Like, sure, you could probably get away with it. Once at most places. And even then, it would still likely leave a sour taste in your client’s mouth if their new vendor couldn’t even get their shit together to keep their email up and running smoothly.


> but no real mid-sized or bigger company is going to be using Whatsapp or any other consumer messaging service for their critical or non-critical business communications.

Before the Russian/Ukraine war, I worked for a US company that did business operations on Russian cloud providers - one (very major one I don't want to name here publicly) had their main support in some sketchy all-russian telegram channel that I only could access via my personal device. You'd type your issue in english, get a bunch of russian responses, and then sometimes hours/days later your issue would mysteriously vanish.


"Oh shit the Americans have some issues. Hey Andrej, what the fuck is Ivan doing with the server room?"

"I don't know, dude is usually black out drunk I will go check on him"

5 min later

"Yeah he was passed out on the floor, I threw a bucket of water on him and rebooted the thing it should come back up shortly."


> That might work for small businesses, but no real mid-sized or bigger company is going to be using Whatsapp or any other consumer messaging service for their critical or non-critical business communications

...and yet WhatsApp Business exists to do exactly that. In developing countries, some businesses use WhatsApp as the only written-communication channel (supplemented via voice calls).
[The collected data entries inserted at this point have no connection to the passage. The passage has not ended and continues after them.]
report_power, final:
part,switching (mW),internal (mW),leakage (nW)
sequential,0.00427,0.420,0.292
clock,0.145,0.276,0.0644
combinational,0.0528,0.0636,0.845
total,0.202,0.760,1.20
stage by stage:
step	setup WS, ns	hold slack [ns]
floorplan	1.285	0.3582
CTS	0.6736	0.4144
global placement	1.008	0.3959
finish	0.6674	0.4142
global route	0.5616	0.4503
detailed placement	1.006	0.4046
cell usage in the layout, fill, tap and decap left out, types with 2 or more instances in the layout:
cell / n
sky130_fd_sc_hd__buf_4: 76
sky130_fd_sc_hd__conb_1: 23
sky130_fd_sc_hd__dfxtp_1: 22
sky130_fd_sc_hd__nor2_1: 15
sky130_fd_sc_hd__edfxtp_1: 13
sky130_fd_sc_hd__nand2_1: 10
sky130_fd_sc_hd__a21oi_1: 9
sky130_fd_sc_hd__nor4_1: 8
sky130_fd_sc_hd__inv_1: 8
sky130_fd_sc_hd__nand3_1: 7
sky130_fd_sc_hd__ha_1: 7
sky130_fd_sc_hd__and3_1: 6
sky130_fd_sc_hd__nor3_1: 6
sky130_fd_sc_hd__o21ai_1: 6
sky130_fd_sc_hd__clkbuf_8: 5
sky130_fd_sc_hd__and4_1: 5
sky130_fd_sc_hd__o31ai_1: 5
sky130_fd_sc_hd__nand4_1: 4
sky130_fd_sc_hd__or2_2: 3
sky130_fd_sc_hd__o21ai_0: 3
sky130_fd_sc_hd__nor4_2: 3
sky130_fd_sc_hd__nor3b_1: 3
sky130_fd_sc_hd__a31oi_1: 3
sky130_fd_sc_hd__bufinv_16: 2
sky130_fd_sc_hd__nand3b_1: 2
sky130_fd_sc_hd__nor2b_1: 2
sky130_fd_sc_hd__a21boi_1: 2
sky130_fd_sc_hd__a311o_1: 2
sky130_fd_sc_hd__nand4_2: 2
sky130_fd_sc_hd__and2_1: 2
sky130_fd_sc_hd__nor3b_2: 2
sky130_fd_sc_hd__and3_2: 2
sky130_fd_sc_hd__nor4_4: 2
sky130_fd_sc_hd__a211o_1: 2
$ cat src/rtl/uart_pkg.sv
package uart_pkg;

  // Character width for 8N1 framing
  localparam int DATA_BITS = 8;

  // Receiver FSM of the oversampling receiver
  typedef enum logic [1:0] {
    RX_IDLE      = 2'd0,  // Waiting for a start edge on an idle line
    RX_START     = 2'd1,  // Start edge seen and baud generator released
    RX_RECEIVING = 2'd2,  // Counting half-bit ticks and sampling at mid-bit
    RX_FINISH    = 2'd3   // Frame done and output register loaded
  } rx_state_e;

  // Transmitter FSM with one state per part of the frame
  typedef enum logic [1:0] {
    TX_IDLE  = 2'd0,  // Line high and ready for tx_start
    TX_START = 2'd1,  // Driving the start bit
    TX_DATA  = 2'd2,  // Driving data bits LSB first
    TX_STOP  = 2'd3   // Driving the stop bit
  } tx_state_e;

  // One received character
  // frame_err is set when the stop bit was sampled low
  typedef struct packed {
    logic [DATA_BITS-1:0] data;
    logic                 frame_err;
  } rx_char_t;

  // One character to send
  typedef struct packed {
    logic [DATA_BITS-1:0] data;
  } tx_char_t;

endpackage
For over a billion people, their smartphone is the primary - oftentimes only - computing platform. Business communication over WhatsApp is not as awkward as you suppose it is, and all businesses, including large ones, have to meet their clients on whatever platform(s) they happen to be on.


Again, I think that view is US centric. Many other countries have WhatsApp as the default. I'm not even suggesting that they should have WhatsApp as the default, just describing the reality as I am seeing it. And yes even the biggest companies and government entities are using WhatsApp. When I was traveling through LATAM they were taking pictures of passports on their phones and sent off for checking via WhatsApp - a US passenger freaked out over it and I had to explain to her that this is just how it's done in LATAM.
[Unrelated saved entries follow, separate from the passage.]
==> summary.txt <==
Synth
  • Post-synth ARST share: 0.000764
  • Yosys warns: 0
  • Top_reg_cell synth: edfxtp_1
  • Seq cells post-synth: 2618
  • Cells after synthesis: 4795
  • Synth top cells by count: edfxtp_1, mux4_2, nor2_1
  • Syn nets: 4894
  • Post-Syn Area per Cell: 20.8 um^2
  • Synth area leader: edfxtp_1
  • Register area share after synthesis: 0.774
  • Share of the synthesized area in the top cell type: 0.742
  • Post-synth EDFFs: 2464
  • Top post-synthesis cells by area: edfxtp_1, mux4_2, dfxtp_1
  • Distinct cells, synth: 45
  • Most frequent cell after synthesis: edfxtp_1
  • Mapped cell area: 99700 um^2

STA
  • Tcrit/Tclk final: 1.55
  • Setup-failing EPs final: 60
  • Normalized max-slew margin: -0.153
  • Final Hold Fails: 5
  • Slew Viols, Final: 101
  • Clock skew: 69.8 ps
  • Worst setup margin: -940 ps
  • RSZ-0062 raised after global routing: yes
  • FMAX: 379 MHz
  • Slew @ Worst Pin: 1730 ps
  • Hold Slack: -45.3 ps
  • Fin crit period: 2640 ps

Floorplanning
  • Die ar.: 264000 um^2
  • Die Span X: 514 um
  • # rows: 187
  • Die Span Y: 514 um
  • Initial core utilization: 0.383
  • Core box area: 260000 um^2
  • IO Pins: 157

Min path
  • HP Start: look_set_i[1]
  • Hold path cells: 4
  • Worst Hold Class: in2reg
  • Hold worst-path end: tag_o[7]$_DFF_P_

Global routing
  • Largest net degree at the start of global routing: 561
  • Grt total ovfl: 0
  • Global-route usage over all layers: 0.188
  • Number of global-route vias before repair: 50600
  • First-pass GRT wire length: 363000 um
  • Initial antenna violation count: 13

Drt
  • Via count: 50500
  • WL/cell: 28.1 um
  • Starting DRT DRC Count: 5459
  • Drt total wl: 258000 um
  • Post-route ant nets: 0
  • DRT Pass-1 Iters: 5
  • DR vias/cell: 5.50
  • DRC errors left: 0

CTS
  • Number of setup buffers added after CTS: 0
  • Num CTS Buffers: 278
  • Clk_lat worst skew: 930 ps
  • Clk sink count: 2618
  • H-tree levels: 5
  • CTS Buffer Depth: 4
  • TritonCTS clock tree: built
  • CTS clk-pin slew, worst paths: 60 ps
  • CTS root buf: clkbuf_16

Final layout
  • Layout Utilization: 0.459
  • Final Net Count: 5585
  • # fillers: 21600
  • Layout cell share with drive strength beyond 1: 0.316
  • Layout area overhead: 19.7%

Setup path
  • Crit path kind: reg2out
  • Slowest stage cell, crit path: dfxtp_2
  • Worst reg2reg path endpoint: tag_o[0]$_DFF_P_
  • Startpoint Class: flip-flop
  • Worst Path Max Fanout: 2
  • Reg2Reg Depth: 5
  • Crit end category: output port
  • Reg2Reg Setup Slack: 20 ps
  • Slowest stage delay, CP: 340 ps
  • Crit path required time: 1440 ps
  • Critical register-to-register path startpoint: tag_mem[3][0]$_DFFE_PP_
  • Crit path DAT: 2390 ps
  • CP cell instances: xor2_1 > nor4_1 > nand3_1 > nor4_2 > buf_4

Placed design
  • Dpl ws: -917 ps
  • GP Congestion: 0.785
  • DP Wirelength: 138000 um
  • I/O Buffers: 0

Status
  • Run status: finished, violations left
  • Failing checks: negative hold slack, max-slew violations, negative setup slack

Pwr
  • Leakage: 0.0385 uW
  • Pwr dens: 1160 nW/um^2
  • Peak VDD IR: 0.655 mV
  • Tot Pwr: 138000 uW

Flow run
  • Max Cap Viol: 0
### src/common/dcache_defines.svh
// ----------------------------------------
// Data cache geometry
// Widths and address field positions
// ----------------------------------------
`ifndef DCACHE_DEFINES_SVH
`define DCACHE_DEFINES_SVH

// Bus widths
`define DC_ADDR_W       32
`define DC_DATA_W       32
`define DC_STRB_W       4

// Organisation, 2 ways of 16 sets of 16-byte lines
`define DC_NUM_WAYS     2
`define DC_SET_W        4
`define DC_OFFS_W       4
`define DC_LINE_WORDS   4
`define DC_TAG_W        (`DC_ADDR_W - `DC_SET_W - `DC_OFFS_W)

// Address field positions
`define DC_WORD_LSB     2
`define DC_SET_LSB      `DC_OFFS_W
`define DC_TAG_LSB      (`DC_OFFS_W + `DC_SET_W)

`endif

### src/common/dcache_ctrl_pkg.sv
// ----------------------------------------
// Data cache controller types
// FSM states and way numbers
// ----------------------------------------
`include "dcache_defines.svh"

package dcache_ctrl_pkg;

    // Controller FSM
    typedef enum logic [3:0]
    {
        INIT,
        LOOKUP,
        EVICT,
        EVICT_WAIT,
        REFILL,
        FINISH_READ,
        FINISH_WRITE
    } ctrl_state_e;

    // Way number, used for the victim and the hitting way
    typedef logic [$clog2(`DC_NUM_WAYS)-1:0] way_sel_t;

endpackage

### src/common/dcache_mem_pkg.sv
// ----------------------------------------
// Data cache memory types
// Words, strobes and address fields
// ----------------------------------------
`include "dcache_defines.svh"

package dcache_mem_pkg;

    // One data word on either port
    typedef logic [`DC_DATA_W-1:0] word_t;

    // Byte write enables
    typedef logic [`DC_STRB_W-1:0] strb_t;

    // Byte address
    typedef logic [`DC_ADDR_W-1:0] addr_t;

    // Stored tag, upper address bits
    typedef logic [`DC_TAG_W-1:0] tag_t;

    // Set index
    typedef logic [`DC_SET_W-1:0] set_t;

    // Word within a line
    typedef logic [`DC_OFFS_W-`DC_WORD_LSB-1:0] word_idx_t;

endpackage

### src/hw/dcache/dcache_ctrl.sv
// ----------------------------------------
// Data cache controller
// Request buffer, miss FSM, replacement
// and line burst sequencing
// ----------------------------------------
`timescale 1ns/1ps
`include "dcache_defines.svh"

module dcache_ctrl
(
    input  logic                           clk,
    input  logic                           rst_n,
    // CPU port
    input  dcache_mem_pkg::addr_t          addr_i,
    input  dcache_mem_pkg::word_t          wdata_i,
    input  logic                           rd_i,
    input  dcache_mem_pkg::strb_t          strb_i,
    output logic                           accept_o,
    output logic                           ack_o,
    output dcache_mem_pkg::word_t          rdata_o,
    // Memory port
    output logic                           mem_rd_o,
    output logic                           mem_wr_o,
    output dcache_mem_pkg::addr_t          mem_addr_o,
    output dcache_mem_pkg::word_t          mem_wdata_o,
    input  logic                           mem_accept_i,
    input  logic                           mem_ack_i,
    input  dcache_mem_pkg::word_t          mem_rdata_i,
    // Way control
    output dcache_mem_pkg::set_t           look_set_o,
    output dcache_mem_pkg::tag_t           cmp_tag_o,
    output dcache_mem_pkg::set_t           fill_set_o,
    output dcache_mem_pkg::word_idx_t      fill_word_o,
    output dcache_mem_pkg::word_t          wr_data_o,
    output dcache_mem_pkg::tag_t           new_tag_o,
    output logic [`DC_NUM_WAYS-1:0]        tag_we_o,
    output logic [`DC_NUM_WAYS-1:0]        tag_valid_o,
    output logic [`DC_NUM_WAYS-1:0]        tag_dirty_o,
    output dcache_mem_pkg::strb_t          data_strb_o [`DC_NUM_WAYS],
    // Way results
    input  logic [`DC_NUM_WAYS-1:0]        way_hit_i,
    input  logic [`DC_NUM_WAYS-1:0]        way_dirty_i,
    input  dcache_mem_pkg::tag_t           way_tag_i [`DC_NUM_WAYS],
    input  dcache_mem_pkg::word_t          way_rdata_i [`DC_NUM_WAYS]
);
    import dcache_mem_pkg::*;
    import dcache_ctrl_pkg::*;

    ctrl_state_e state_q;
    ctrl_state_e state_d;

    // Buffered request
    logic      req_q;
    addr_t     addr_q;
    word_t     wdata_q;
    strb_t     strb_q;

    set_t      init_cnt_q;
    way_sel_t  repl_q;
    word_idx_t word_cnt_q;
    logic      rd_sent_q;

    set_t      req_set;
    tag_t      req_tag;
    word_idx_t req_word;
    way_sel_t  hit_way;
    logic      hit_any;
    logic      is_write;
    logic      miss;
    logic      hold_raw;
    logic      new_req;
    logic      last_word;

    assign req_set  = addr_q[`DC_SET_LSB +: `DC_SET_W];
    assign req_tag  = addr_q[`DC_TAG_LSB +: `DC_TAG_W];
    assign req_word = addr_q[`DC_WORD_LSB +: (`DC_OFFS_W - `DC_WORD_LSB)];

    // ----------------------------------------
    // Way combining
    // ----------------------------------------
    always_comb
    begin
        hit_way = '0;
        for (int w = 0; w < `DC_NUM_WAYS; w++)
        begin
            if (way_hit_i[w])
                hit_way = way_sel_t'(w);
        end
    end

    assign hit_any   = |way_hit_i;
    assign is_write  = |strb_q;
    assign miss      = req_q && !hit_any;
    assign last_word = (word_cnt_q == word_idx_t'(`DC_LINE_WORDS - 1));

    // ----------------------------------------
    // CPU handshake
    // ----------------------------------------
    // Read of the word being written this cycle waits one cycle
    assign hold_raw = req_q && is_write && rd_i &&
                      (addr_i[`DC_ADDR_W-1:`DC_WORD_LSB] == addr_q[`DC_ADDR_W-1:`DC_WORD_LSB]);

    assign accept_o = (state_q == LOOKUP) && !miss && !hold_raw;
    assign new_req  = accept_o && (rd_i || (|strb_i));

    assign ack_o = ((state_q == LOOKUP) && req_q && hit_any) ||
                   (state_q == FINISH_READ) || (state_q == FINISH_WRITE);
    assign rdata_o = way_rdata_i[hit_way];

    always_ff @(posedge clk or negedge rst_n)
    begin
        if (!rst_n)
            req_q <= 1'b0;
        else if (new_req)
            req_q <= 1'b1;
        else if (ack_o)
            req_q <= 1'b0;
    end

    always_ff @(posedge clk)
    begin
        if (new_req)
        begin
            addr_q  <= addr_i;
            wdata_q <= wdata_i;
            strb_q  <= strb_i;
        end
    end

    // ----------------------------------------
    // FSM
    // ----------------------------------------
    always_comb
    begin
        state_d = state_q;
        case (state_q)
            INIT:
                if (init_cnt_q == '1)
                    state_d = LOOKUP;
            LOOKUP:
                if (miss)
                    state_d = way_dirty_i[repl_q] ? EVICT : REFILL;
            EVICT:
                if (mem_accept_i && last_word)
                    state_d = EVICT_WAIT;
            EVICT_WAIT:
                if (mem_ack_i)
                    state_d = REFILL;
            REFILL:
                if (mem_ack_i && last_word)
                    state_d = is_write ? FINISH_WRITE : FINISH_READ;
            FINISH_READ, FINISH_WRITE:
                state_d = LOOKUP;
            default:
                state_d = INIT;
        endcase
    end

    always_ff @(posedge clk or negedge rst_n)
    begin
        if (!rst_n)
        begin
            state_q    <= INIT;
            init_cnt_q <= '0;
            repl_q     <= '0;
            word_cnt_q <= '0;
            rd_sent_q  <= 1'b0;
        end
        else
        begin
            state_q <= state_d;
            if (state_q == INIT)
                init_cnt_q <= init_cnt_q + 1'b1;
            // Alternate victim after each completed miss
            if (state_q == FINISH_READ || state_q == FINISH_WRITE)
                repl_q <= repl_q + 1'b1;
            // Wraps back to zero at the end of every burst
            if ((state_q == EVICT && mem_accept_i) || (state_q == REFILL && mem_ack_i))
                word_cnt_q <= word_cnt_q + 1'b1;
            if (state_q != REFILL)
                rd_sent_q <= 1'b0;
            else if (mem_rd_o && mem_accept_i)
                rd_sent_q <= 1'b1;
        end
    end

    // ----------------------------------------
    // Way control
    // ----------------------------------------
    always_comb
    begin
        // Keep the buffered set registered while a miss is handled
        look_set_o  = (state_q == LOOKUP && !miss) ? addr_i[`DC_SET_LSB +: `DC_SET_W] : req_set;
        cmp_tag_o   = req_tag;
        fill_set_o  = (state_q == INIT) ? init_cnt_q : req_set;
        fill_word_o = (state_q == EVICT || state_q == REFILL) ? word_cnt_q : req_word;
        wr_data_o   = (state_q == REFILL) ? mem_rdata_i : wdata_q;
        new_tag_o   = req_tag;
        for (int w = 0; w < `DC_NUM_WAYS; w++)
        begin
            tag_we_o[w]    = 1'b0;
            tag_valid_o[w] = 1'b1;
            tag_dirty_o[w] = 1'b0;
            data_strb_o[w] = '0;
            case (state_q)
                INIT:
                begin
                    tag_we_o[w]    = 1'b1;
                    tag_valid_o[w] = 1'b0;
                end
                LOOKUP:
                    if (req_q && is_write && way_hit_i[w])
                    begin
                        tag_we_o[w]    = 1'b1;
                        tag_dirty_o[w] = 1'b1;
                        data_strb_o[w] = strb_q;
                    end
                REFILL:
                    if (repl_q == way_sel_t'(w) && mem_ack_i)
                    begin
                        // Tag goes valid with the last word
                        tag_we_o[w]    = last_word;
                        data_strb_o[w] = '1;
                    end
                FINISH_WRITE:
                    if (repl_q == way_sel_t'(w))
                    begin
                        tag_we_o[w]    = 1'b1;
                        tag_dirty_o[w] = 1'b1;
                        data_strb_o[w] = strb_q;
                    end
                default:
                    ;
            endcase
        end
    end

    // ----------------------------------------
    // Memory port
    // ----------------------------------------
    assign mem_wr_o    = (state_q == EVICT);
    assign mem_rd_o    = (state_q == REFILL) && !rd_sent_q;
    assign mem_wdata_o = way_rdata_i[repl_q];
    assign mem_addr_o  = (state_q == EVICT) ?
                         {way_tag_i[repl_q], req_set, word_cnt_q, {`DC_WORD_LSB{1'b0}}} :
                         {addr_q[`DC_ADDR_W-1:`DC_OFFS_W], {`DC_OFFS_W{1'b0}}};

endmodule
> I was traveling through LATAM they were taking pictures of passports on their phones and sent off for checking via WhatsApp - a US passenger freaked out over it and I had to explain to her that this is just how it's done in LATAM.

You had a mid-sized to corporate business sending passports over WhatsApp? I highly doubt that.

This is not even coming from a “US-centric” view. This is coming from a “that will never pass any sort of compliance or hell corporate governance” sniff test.


I am describing reality as I see it, at this point you're basically calling me a liar. You could have simply googled it yourself; e.g. "is it normal to use WhatsApp for business in Latin America?" to which the resulting summary is "Across LATAM, WhatsApp is used by citizens as a way to communicate with family and friends and is being increasingly used by businesses big and small to provide customer service, make sales, take bookings, and more." Note the --> big <-- part of that. You don't need to rely on my assertions the when there is so much evidence readily available. I have no idea why you're arguing with me and do not care that you don't believe me - what on earth would I have to gain by lying to you in this way. It makes no sense.


Italy here. Photo ids via WhatsApp is not normal but it happens. WhatsApp video calls as proof of identity are normal: showing your face and a photo id is a way to get formally identified by many of the identity providers for the state digital id platform.